OC Psychologist Talks Mental Health During Pandemic, Helping Kids

May 19, 2020 Updated: June 11, 2020

“We know there are three waves with this pandemic,” Anaheim, California-based licensed clinical psychologist Dr. Martin J. Eaton says.

“First and foremost, medical; second and understandably, economic; but the hidden, and possibly the most devastating, is the negative impact on children’s and adults’ mental health,” he told The Epoch Times.

A recent survey conducted by the Public Policy Institute of California has found that half of Californians report mental health concerns because of the COVID-19 pandemic.

Nationwide, as many as 75,000 “deaths of despair”—due to suicide or substance abuse—could result from the pandemic’s mental toll over the next several years, according to Well Being Trust research.

Amid soaring reports of domestic violence, child abuse, and suicide in Orange County, medical professionals such as Eaton are studying the traumatic experiences people are facing.

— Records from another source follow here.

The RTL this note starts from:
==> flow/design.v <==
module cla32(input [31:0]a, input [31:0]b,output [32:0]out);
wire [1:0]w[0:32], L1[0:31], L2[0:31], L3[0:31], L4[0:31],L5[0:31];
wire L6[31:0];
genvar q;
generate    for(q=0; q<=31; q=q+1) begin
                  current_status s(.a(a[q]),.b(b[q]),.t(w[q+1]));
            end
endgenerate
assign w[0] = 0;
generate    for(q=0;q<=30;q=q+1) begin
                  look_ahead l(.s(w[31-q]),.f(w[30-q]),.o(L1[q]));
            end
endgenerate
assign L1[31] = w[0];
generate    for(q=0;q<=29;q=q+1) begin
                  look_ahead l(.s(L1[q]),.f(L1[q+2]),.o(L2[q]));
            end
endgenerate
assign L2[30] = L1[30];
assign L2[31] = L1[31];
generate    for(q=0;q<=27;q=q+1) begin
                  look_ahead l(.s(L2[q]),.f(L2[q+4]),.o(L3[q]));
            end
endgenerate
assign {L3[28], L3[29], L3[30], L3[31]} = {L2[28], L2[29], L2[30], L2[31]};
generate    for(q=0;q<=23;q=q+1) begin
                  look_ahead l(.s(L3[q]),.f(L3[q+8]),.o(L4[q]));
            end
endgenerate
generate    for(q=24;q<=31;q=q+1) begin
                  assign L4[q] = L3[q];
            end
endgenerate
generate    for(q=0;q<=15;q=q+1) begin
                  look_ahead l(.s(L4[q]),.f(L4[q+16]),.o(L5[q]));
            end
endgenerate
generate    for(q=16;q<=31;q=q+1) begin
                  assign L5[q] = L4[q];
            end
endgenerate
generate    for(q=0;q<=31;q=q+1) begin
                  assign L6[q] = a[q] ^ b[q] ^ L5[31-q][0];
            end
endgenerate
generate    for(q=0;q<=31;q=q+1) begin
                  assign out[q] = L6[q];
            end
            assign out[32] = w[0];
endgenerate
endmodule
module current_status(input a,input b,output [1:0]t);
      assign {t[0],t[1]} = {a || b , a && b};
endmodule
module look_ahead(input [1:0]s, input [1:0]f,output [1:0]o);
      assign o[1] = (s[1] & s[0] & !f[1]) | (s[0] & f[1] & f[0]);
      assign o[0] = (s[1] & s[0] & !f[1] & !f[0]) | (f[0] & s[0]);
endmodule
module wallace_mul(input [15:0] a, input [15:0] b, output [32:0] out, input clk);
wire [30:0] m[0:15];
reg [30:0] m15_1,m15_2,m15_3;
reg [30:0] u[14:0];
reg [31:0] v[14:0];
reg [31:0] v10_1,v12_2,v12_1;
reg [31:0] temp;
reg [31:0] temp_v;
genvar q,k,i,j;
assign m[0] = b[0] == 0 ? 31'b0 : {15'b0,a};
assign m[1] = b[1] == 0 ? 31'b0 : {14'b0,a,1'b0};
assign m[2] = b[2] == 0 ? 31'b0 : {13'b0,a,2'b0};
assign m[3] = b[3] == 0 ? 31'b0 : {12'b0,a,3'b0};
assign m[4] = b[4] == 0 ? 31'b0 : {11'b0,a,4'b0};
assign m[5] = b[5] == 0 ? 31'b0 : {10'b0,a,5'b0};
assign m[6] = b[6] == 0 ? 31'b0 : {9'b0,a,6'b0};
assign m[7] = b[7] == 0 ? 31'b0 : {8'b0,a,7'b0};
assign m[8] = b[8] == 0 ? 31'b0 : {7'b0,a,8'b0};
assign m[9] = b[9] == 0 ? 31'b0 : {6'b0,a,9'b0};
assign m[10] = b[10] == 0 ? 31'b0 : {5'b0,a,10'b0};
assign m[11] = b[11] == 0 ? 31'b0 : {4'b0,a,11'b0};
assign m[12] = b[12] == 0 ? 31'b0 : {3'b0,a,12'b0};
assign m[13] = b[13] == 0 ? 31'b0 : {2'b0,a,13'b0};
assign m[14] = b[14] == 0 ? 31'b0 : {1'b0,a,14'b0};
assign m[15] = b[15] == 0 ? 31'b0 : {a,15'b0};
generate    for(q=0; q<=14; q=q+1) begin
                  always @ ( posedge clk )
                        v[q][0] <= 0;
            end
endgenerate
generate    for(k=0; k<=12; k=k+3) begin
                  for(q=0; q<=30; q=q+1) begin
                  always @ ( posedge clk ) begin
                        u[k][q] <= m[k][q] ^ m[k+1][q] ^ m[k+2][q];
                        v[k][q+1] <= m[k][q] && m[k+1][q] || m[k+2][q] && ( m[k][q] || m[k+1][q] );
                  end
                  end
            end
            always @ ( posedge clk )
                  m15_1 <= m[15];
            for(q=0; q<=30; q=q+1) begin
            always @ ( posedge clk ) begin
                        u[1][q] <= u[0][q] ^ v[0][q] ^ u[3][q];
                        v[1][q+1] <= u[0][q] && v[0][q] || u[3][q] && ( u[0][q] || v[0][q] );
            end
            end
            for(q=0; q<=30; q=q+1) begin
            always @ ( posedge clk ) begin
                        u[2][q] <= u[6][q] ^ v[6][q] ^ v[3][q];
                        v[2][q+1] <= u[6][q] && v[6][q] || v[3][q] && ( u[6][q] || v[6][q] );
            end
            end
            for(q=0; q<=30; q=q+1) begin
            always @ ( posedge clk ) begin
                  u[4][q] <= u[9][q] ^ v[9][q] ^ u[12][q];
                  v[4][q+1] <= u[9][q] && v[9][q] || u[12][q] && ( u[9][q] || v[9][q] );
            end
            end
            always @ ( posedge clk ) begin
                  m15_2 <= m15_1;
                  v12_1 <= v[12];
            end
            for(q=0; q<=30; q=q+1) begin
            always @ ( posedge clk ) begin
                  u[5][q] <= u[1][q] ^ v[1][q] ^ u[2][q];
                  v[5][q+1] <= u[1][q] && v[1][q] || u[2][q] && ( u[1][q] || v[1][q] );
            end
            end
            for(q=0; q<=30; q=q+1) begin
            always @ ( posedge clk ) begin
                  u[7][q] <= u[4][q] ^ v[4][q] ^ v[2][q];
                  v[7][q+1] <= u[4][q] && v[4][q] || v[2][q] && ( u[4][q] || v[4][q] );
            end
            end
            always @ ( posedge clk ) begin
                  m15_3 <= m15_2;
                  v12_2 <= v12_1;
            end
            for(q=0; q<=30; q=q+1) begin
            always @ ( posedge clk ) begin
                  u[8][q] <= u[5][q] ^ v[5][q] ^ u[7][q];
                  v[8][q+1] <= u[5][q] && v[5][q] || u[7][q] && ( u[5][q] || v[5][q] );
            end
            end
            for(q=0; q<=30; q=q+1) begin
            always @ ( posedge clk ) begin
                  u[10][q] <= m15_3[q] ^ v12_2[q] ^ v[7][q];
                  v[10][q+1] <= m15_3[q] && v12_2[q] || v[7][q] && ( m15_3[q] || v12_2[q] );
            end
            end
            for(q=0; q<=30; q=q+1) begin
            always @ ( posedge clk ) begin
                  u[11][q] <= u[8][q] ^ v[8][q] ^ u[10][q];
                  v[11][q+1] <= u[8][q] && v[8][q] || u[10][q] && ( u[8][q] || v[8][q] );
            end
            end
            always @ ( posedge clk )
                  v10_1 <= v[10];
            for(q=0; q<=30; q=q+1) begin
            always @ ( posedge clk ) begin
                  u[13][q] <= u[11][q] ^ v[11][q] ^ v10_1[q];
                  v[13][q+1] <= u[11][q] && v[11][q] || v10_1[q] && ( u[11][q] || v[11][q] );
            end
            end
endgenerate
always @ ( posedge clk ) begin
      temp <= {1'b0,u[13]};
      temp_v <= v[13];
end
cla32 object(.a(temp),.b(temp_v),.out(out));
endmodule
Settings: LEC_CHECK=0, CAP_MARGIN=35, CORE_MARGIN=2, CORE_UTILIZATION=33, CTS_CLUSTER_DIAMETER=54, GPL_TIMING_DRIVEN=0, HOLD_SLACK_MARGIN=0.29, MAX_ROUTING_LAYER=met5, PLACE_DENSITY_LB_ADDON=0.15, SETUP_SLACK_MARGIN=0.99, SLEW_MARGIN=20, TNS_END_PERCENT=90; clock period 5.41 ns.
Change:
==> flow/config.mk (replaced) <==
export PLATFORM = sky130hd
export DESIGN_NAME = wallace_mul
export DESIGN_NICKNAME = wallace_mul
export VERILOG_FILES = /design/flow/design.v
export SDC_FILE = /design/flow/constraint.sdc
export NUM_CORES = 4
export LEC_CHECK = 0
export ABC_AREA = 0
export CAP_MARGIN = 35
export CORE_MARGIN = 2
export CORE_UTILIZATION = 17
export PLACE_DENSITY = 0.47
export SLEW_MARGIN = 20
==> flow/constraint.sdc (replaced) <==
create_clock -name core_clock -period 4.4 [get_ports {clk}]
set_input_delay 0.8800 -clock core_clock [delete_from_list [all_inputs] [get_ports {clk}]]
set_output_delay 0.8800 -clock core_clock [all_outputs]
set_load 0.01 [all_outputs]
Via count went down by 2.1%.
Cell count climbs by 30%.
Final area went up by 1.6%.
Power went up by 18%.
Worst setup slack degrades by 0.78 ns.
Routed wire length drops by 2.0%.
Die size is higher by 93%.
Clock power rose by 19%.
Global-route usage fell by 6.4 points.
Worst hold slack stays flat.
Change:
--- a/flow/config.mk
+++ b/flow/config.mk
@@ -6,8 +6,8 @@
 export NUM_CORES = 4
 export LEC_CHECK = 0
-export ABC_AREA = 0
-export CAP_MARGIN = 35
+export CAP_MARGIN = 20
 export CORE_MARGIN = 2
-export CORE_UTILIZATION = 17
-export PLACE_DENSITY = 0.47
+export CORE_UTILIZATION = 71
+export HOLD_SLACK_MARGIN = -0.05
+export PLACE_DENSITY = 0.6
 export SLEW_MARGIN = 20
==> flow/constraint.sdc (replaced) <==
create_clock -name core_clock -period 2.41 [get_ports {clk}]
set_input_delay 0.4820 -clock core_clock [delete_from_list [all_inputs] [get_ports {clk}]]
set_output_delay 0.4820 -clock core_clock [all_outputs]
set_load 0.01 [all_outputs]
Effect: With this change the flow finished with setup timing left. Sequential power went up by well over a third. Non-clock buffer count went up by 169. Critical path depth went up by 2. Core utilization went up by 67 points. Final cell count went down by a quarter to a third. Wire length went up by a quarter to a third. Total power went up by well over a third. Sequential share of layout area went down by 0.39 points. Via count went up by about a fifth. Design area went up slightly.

Eaton, the founder of Well Family, a counseling and educational support center with multiple locations in Southern California, and his team are collaborating with high schools statewide to identify mental health issues in minors, through an online interactive screening survey launched in May.

Epoch Times Photo
Dr. Martin J. Eaton (Courtesy of Dr. Martin J. Eaton)

Pilot screenings, which are taking place at Santiago Middle School in Orange and Samueli High School in Santa Ana, are completed in less than 10 minutes, and allow Eaton’s team to identify children who need further outreach.

The screener is “like talking to a psychiatrist,” Eaton explained; based on how a user responds, there are related questions.

“So what it was able to do was to create this kind of interactive dialogue,” Eaton said. In less than 10 minutes, researchers will “be able to have a fairly thorough screening for 90 percent of the most common mental health issues.”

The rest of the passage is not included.